The role of M3 receptors in regulation of electrical activity deteriorates in the rat heart during ageing

Abstract

Ageing is a complex process which affects all systems of the organism and therefore changes the environment where the heart is working. In this study we demonstrate the ageing-related changes in the mechanisms of parasympathetic regulation of mammalian heart. Electrophysiological effects produced by selective activation of M3-cholinoreceptors were compared in isolated cardiac preparations from young adult (4 months), adult (1 year) and ageing (2 years) rats using sharp glass microelectrode technique. M3-receptors were activated with muscarinic agonist pilocarpine (10^-5M) in the presence of selective M2 antagonist AQ-RA741 (10^-7M).

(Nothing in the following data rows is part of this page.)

==> src/rtl/ptw39_pkg.sv <==
package ptw39_pkg;
  localparam int VA_W        = 64;
  localparam int PA_W        = 56;
  localparam int PTE_W       = 64;
  localparam int PPN_W       = 44;
  localparam int PAGE_OFF_W  = 12;
  localparam int VPN_W       = 9;
  localparam int LEVELS      = 3;
  localparam int LVL_W       = $clog2(LEVELS);
  localparam int SV_VA_W     = PAGE_OFF_W + VPN_W * LEVELS;
  localparam int G_ROOT_XTRA = 2;
  localparam int G_VA_W      = SV_VA_W + G_ROOT_XTRA;
  localparam int ROOT_IDX_W  = VPN_W + G_ROOT_XTRA;
  localparam int PTE_SHIFT   = $clog2(PTE_W / 8);
  localparam int UPPER_W     = VA_W - SV_VA_W + 1;

  typedef enum logic [1:0] {
    ACC_LOAD  = 2'd0,
    ACC_STORE = 2'd1,
    ACC_FETCH = 2'd2,
    ACC_ALT   = 2'd3
  } acc_e;

  typedef enum logic [1:0] {
    ST_IDLE,
    ST_REQ,
    ST_WAIT,
    ST_DONE
  } walk_st_e;

  typedef struct packed {
    logic [PTE_W-PPN_W-10-1:0] hi;
    logic [PPN_W-1:0]          ppn;
    logic [1:0]                sw;
    logic                      d;
    logic                      a;
    logic                      g;
    logic                      u;
    logic                      x;
    logic                      w;
    logic                      r;
    logic                      v;
  } pte_t;

  // Index into the table at the given level; the top level of the
  // guest-physical stage takes the wider root index.
  function automatic logic [ROOT_IDX_W-1:0] vpn_index(
    input logic [G_VA_W-1:0] va,
    input logic [LVL_W-1:0]  lvl,
    input logic              guest
  );
    logic [ROOT_IDX_W-1:0] idx;
    idx = '0;
    for (int l = 0; l < LEVELS; l++) begin
      if (int'(lvl) == l) idx = ROOT_IDX_W'(va[PAGE_OFF_W + VPN_W*l +: VPN_W]);
    end
    if (guest && int'(lvl) == LEVELS - 1)
      idx = va[PAGE_OFF_W + VPN_W*(LEVELS-1) +: ROOT_IDX_W];
    return idx;
  endfunction

  // Byte address of an entry: table page base plus scaled index.
  function automatic logic [PA_W-1:0] entry_addr(
    input logic [PPN_W-1:0]      base,
    input logic [ROOT_IDX_W-1:0] idx
  );
    return {base, {PAGE_OFF_W{1'b0}}} + PA_W'({idx, {PTE_SHIFT{1'b0}}});
  endfunction
endpackage

==> src/rtl/ptw39_precheck.sv <==
module ptw39_precheck
  import ptw39_pkg::*;
(
  input  logic [UPPER_W-1:0] va_upper,
  input  logic               guest,
  output logic               upper_ok
);
  localparam int G_LO = G_VA_W - SV_VA_W + 1;

  logic sv_ok;
  logic g_ok;

  assign sv_ok    = (&va_upper) | ~(|va_upper);
  assign g_ok     = ~(|va_upper[UPPER_W-1:G_LO]);
  assign upper_ok = guest ? g_ok : sv_ok;
endmodule

==> src/rtl/ptw39_pte_eval.sv <==
module ptw39_pte_eval
  import ptw39_pkg::*;
(
  input  logic             f_v,
  input  logic             f_r,
  input  logic             f_w,
  input  logic             f_x,
  input  logic             f_u,
  input  logic [PPN_W-1:0] ppn,
  input  logic [LVL_W-1:0] level,
  input  logic [1:0]       acc,
  input  logic             smode,
  input  logic             guest,
  output logic             is_invalid,
  output logic             is_pointer,
  output logic             perm_ok,
  output logic             misaligned
);
  logic             as_user;
  logic             priv_ok;
  logic             kind_ok;
  logic [PPN_W-1:0] low_mask;

  assign is_invalid = ~f_v | (~f_r & f_w);
  assign is_pointer = ~is_invalid & ~f_r & ~f_x;

  assign as_user = guest | ~smode;
  assign priv_ok = as_user ? f_u : ~f_u;

  always_comb begin
    unique case (acc_e'(acc))
      ACC_STORE: kind_ok = f_w;
      ACC_FETCH: kind_ok = f_x;
      default:   kind_ok = f_r;
    endcase
  end

  assign perm_ok    = priv_ok & kind_ok;
  assign low_mask   = (PPN_W'(1) << (VPN_W * int'(level))) - PPN_W'(1);
  assign misaligned = |(ppn & low_mask);
endmodule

In atrial and ventricular myocardium from young rats M3 stimulation induced shortening of action potentials(APs), while no significant effect was observed in both elder groups. The main mechanism of M3-induced AP shortening is inhibition of L-type Ca²⁺ current, estimated using whole-cell patch-clamp. It was negligible in atrial myocytes from ageing animals in comparison with young rats. The loss of sensitivity to stimulation of M3-receptors is due to decrease in M3 gene expression, shown by RT-PCR both in atrial and ventricular samples from ageing rats. Thus, in ageing rat heart M3-receptors are down-regulated and not involved in regulation of electrical activity.